RECORDS FOR THIS EXERCISE
════════════════

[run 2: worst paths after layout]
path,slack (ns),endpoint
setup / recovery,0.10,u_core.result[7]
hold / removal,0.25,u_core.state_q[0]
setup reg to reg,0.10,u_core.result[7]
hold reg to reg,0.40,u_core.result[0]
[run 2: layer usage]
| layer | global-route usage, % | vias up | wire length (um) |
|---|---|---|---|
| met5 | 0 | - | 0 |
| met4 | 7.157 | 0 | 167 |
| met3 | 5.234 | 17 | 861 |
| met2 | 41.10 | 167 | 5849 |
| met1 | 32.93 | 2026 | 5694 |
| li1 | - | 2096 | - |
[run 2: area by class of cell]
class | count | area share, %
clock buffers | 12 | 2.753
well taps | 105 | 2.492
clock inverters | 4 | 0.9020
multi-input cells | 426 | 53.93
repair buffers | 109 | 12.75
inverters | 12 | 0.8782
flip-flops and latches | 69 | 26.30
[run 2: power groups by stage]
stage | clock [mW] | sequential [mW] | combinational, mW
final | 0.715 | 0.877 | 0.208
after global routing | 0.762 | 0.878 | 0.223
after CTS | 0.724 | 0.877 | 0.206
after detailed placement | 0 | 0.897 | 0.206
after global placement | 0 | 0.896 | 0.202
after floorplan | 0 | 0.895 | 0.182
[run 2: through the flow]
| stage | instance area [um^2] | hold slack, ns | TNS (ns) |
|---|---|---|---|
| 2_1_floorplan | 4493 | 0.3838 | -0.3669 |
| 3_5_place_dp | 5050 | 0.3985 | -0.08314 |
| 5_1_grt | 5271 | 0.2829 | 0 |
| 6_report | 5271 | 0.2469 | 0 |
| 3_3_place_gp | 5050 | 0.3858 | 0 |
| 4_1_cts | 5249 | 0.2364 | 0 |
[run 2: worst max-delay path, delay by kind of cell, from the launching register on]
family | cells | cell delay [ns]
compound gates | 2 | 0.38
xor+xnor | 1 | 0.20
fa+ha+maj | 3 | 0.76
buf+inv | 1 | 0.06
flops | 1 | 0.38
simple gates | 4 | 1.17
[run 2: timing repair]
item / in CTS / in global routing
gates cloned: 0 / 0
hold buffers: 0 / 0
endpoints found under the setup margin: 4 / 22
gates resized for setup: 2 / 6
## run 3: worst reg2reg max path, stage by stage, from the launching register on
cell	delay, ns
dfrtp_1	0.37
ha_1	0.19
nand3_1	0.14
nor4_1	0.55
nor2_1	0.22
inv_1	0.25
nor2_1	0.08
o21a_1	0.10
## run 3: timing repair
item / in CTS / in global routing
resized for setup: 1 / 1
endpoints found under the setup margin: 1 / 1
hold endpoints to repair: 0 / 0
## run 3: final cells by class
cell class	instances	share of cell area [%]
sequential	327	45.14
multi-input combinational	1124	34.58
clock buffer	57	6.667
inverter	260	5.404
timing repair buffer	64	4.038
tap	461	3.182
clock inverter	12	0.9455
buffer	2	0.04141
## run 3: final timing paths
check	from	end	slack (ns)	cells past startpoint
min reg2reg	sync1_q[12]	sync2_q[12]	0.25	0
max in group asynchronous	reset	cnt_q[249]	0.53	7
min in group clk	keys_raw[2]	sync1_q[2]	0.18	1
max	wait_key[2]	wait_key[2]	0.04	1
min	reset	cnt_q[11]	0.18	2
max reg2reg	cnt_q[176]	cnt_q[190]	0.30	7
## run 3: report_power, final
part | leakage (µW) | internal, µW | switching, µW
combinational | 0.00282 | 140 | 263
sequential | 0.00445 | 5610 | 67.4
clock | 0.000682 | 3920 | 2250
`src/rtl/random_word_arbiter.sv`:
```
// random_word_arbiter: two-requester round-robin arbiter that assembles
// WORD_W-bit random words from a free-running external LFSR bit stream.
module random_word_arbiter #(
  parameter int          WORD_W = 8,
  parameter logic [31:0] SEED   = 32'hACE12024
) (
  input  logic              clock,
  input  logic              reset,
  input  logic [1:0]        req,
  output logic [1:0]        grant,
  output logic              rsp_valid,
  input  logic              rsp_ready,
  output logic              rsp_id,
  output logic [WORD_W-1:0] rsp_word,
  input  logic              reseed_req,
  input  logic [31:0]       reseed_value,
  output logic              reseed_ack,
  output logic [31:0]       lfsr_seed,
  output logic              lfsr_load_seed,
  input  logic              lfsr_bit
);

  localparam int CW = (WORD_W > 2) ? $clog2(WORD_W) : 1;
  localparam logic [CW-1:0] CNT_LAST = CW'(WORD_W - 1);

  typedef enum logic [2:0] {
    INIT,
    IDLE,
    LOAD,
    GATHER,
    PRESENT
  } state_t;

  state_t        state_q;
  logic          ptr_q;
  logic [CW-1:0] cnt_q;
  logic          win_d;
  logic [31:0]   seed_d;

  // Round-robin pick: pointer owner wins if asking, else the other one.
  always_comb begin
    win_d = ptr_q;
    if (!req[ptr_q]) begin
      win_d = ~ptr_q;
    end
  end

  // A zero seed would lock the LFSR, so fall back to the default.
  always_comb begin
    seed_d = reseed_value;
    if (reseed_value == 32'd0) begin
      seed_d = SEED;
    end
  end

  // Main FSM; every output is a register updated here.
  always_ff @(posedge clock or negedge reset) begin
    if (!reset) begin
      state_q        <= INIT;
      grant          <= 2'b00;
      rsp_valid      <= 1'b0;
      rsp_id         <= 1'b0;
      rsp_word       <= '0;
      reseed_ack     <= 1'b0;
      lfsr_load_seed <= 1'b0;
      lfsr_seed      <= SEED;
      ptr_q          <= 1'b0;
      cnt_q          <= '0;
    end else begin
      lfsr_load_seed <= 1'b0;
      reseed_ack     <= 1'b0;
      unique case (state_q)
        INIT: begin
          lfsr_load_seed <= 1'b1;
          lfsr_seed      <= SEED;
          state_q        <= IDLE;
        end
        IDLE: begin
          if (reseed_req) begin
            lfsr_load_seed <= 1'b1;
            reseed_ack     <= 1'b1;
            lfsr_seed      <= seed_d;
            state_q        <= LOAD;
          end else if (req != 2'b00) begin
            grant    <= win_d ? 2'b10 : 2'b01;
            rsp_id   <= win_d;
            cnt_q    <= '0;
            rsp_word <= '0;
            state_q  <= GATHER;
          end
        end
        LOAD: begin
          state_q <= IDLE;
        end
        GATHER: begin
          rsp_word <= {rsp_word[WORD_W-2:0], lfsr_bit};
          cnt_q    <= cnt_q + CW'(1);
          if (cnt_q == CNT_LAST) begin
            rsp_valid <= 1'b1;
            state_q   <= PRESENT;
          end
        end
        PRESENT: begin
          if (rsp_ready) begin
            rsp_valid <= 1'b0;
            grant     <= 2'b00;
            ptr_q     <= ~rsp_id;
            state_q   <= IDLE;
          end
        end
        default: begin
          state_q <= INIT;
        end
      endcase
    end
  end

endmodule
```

════════════════

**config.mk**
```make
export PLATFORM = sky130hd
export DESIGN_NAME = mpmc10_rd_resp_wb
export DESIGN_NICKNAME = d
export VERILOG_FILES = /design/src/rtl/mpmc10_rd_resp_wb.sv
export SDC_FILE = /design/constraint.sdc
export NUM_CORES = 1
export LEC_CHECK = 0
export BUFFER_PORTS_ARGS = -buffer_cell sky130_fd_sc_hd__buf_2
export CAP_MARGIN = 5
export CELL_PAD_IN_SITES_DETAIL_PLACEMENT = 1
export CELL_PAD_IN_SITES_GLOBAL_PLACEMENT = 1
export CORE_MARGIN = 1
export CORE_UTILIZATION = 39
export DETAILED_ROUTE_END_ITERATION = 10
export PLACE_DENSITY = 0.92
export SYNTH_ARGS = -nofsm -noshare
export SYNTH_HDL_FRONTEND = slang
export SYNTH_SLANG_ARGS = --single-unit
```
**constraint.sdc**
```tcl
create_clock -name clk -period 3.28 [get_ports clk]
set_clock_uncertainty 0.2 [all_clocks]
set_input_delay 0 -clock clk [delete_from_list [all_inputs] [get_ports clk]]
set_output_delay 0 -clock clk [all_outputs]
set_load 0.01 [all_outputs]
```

════════════════

TASK DIRECTIONS
Only the lines that contain the word "found" should be copied from the material.

TASK OUTPUT
endpoints found under the setup margin: 4 / 22
endpoints found under the setup margin: 1 / 1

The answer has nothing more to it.